**** EXTRACTED DATA ****
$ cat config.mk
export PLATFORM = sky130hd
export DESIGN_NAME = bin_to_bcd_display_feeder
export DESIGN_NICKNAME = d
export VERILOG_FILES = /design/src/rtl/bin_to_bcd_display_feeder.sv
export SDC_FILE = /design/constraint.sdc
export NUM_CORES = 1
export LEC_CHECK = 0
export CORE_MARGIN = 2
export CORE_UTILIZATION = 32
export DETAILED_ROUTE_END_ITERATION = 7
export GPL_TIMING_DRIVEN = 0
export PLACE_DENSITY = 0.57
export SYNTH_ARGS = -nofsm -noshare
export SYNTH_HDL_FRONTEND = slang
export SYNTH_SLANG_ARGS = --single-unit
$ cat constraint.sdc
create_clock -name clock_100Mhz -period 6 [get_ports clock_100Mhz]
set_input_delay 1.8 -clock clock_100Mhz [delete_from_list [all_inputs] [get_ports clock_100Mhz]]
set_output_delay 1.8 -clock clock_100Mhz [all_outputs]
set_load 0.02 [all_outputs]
****
**** EXTRACTED DATA ****
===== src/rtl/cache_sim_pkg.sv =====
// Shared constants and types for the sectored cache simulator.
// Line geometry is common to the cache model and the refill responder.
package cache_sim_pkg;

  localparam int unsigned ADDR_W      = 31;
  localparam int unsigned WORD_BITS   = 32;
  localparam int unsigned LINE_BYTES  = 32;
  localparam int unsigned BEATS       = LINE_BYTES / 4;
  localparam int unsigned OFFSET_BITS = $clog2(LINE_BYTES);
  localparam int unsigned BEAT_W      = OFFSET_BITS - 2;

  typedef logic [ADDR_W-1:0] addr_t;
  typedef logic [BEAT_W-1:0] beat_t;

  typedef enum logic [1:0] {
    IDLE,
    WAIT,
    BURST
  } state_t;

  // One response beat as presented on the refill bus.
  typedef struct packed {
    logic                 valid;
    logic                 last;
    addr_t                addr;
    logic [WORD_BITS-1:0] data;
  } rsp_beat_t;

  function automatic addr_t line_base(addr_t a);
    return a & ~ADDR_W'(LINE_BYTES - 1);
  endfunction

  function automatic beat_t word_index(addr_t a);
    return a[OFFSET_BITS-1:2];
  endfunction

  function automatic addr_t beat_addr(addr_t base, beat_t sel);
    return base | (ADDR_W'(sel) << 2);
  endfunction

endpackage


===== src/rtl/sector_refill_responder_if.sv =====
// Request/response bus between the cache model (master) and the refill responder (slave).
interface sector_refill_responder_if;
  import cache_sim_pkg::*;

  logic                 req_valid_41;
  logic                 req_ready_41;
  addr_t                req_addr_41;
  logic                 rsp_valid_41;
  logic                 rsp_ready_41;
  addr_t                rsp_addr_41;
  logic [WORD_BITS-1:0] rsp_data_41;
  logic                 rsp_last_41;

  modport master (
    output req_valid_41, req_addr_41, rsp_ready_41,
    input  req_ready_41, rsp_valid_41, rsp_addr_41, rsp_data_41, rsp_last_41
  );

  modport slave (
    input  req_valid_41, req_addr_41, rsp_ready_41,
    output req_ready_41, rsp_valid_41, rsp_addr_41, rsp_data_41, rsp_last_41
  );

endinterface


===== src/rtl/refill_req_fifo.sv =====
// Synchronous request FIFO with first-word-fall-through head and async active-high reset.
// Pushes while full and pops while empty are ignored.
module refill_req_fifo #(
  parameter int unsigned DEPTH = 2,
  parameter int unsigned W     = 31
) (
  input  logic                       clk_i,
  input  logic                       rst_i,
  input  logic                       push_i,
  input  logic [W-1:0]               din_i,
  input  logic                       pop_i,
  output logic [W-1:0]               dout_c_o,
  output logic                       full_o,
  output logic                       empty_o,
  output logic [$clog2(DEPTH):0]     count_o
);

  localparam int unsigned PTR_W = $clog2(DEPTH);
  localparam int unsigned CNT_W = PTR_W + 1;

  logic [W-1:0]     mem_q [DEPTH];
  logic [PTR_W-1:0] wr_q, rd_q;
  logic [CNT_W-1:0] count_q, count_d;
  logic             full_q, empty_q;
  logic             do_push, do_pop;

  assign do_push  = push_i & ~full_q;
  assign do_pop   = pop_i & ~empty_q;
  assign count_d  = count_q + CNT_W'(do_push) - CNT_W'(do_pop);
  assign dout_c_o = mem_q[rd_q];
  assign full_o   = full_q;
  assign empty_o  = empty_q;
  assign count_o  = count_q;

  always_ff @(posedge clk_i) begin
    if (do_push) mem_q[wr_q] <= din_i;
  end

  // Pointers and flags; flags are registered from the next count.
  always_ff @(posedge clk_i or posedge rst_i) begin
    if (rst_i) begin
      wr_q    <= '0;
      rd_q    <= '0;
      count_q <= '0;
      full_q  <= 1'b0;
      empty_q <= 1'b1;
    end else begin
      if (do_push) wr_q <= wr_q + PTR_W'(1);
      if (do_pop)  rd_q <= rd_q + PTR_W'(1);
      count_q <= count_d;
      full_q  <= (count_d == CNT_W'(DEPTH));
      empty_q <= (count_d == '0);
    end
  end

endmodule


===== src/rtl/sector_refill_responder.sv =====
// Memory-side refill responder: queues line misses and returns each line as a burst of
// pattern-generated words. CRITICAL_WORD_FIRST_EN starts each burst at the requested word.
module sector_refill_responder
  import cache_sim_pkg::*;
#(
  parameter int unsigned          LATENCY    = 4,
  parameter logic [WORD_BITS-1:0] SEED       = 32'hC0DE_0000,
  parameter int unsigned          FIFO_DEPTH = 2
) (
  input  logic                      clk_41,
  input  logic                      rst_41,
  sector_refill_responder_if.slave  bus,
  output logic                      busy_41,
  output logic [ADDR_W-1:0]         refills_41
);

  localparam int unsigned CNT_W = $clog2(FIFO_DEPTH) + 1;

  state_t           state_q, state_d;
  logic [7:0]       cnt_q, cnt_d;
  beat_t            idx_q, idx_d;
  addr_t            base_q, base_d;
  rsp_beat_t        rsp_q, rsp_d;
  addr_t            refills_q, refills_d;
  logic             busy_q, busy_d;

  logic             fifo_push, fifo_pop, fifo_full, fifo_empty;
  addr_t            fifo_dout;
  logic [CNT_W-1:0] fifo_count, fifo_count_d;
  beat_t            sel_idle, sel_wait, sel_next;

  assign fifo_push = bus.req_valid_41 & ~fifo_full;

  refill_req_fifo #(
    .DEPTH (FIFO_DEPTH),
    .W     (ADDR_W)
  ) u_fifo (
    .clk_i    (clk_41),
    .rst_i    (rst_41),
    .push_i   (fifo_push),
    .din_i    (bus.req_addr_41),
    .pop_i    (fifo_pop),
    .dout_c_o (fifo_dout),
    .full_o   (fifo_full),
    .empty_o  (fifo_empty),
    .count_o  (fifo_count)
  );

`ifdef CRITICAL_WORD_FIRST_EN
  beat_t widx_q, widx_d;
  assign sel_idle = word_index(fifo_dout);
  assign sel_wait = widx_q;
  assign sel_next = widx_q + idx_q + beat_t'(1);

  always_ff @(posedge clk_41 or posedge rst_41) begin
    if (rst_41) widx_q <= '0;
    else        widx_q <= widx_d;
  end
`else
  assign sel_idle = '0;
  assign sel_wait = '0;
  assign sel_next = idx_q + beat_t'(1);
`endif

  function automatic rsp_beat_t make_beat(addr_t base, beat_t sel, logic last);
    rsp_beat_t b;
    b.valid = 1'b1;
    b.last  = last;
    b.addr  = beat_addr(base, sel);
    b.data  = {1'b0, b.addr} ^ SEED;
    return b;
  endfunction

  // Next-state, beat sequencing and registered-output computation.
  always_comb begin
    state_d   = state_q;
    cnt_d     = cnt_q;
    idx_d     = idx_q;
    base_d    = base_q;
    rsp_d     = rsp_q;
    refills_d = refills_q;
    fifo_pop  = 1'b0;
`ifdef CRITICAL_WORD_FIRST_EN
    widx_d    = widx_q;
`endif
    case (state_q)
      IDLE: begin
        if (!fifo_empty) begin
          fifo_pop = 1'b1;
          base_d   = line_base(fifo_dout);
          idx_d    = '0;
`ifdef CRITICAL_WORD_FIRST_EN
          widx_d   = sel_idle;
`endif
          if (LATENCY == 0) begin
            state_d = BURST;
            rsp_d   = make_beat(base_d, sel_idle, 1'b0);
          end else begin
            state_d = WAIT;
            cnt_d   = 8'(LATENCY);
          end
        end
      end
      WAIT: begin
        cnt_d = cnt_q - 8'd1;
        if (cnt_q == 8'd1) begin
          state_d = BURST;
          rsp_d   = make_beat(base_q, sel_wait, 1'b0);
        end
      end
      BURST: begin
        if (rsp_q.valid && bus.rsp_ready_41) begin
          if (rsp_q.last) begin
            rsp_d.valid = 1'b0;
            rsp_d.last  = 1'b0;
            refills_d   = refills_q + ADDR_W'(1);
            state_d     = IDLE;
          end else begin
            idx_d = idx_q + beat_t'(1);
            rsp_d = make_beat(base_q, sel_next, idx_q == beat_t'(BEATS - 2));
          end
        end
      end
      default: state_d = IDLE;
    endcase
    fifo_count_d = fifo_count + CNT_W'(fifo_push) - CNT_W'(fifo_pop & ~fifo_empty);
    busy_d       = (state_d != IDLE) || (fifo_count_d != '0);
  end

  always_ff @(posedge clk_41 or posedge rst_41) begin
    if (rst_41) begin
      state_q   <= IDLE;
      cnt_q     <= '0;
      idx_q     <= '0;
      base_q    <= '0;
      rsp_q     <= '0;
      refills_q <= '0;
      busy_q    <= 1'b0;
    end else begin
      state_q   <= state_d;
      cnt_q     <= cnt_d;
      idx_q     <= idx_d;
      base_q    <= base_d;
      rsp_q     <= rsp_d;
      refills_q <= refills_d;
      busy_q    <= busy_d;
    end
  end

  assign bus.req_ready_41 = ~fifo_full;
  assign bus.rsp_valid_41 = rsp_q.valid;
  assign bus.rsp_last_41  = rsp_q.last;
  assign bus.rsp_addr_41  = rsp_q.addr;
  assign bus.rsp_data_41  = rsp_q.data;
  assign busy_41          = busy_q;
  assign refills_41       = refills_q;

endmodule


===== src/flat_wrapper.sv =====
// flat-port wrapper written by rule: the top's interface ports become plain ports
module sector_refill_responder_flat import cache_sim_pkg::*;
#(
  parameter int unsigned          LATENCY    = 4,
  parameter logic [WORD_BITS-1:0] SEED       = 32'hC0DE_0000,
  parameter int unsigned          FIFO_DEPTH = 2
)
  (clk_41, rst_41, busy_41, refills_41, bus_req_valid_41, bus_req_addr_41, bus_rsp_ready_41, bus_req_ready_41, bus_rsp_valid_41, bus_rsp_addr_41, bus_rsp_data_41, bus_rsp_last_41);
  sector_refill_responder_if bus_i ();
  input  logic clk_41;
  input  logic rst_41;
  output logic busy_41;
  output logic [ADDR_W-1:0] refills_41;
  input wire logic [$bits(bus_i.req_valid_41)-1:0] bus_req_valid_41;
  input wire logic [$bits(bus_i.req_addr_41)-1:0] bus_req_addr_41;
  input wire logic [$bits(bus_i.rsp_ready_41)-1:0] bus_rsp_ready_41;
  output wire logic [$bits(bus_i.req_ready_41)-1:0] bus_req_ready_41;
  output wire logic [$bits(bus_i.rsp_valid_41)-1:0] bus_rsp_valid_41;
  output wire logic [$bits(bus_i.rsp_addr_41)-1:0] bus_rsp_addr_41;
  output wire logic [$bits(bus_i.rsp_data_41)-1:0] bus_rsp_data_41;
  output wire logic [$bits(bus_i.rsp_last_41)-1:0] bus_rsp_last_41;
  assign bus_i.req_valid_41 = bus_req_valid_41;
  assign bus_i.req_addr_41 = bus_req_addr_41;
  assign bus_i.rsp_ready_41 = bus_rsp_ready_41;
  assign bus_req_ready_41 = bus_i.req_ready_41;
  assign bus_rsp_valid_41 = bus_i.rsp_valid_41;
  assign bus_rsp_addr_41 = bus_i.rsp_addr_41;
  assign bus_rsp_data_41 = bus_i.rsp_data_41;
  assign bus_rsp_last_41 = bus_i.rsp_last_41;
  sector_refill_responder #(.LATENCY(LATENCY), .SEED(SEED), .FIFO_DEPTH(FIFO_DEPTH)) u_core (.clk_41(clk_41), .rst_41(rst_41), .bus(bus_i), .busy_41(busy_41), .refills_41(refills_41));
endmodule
****
▶ EXERCISE PROMPT
Return word for word the lines above from the line with "export DETAILED_ROUTE_END_ITERATION = 7" to the line with "set_load 0.02 [all_outputs]", including both and leaving out all others.

▶ YOUR SOLUTION
export DETAILED_ROUTE_END_ITERATION = 7
export GPL_TIMING_DRIVEN = 0
export PLACE_DENSITY = 0.57
export SYNTH_ARGS = -nofsm -noshare
export SYNTH_HDL_FRONTEND = slang
export SYNTH_SLANG_ARGS = --single-unit
$ cat constraint.sdc
create_clock -name clock_100Mhz -period 6 [get_ports clock_100Mhz]
set_input_delay 1.8 -clock clock_100Mhz [delete_from_list [all_inputs] [get_ports clock_100Mhz]]
set_output_delay 1.8 -clock clock_100Mhz [all_outputs]
set_load 0.02 [all_outputs]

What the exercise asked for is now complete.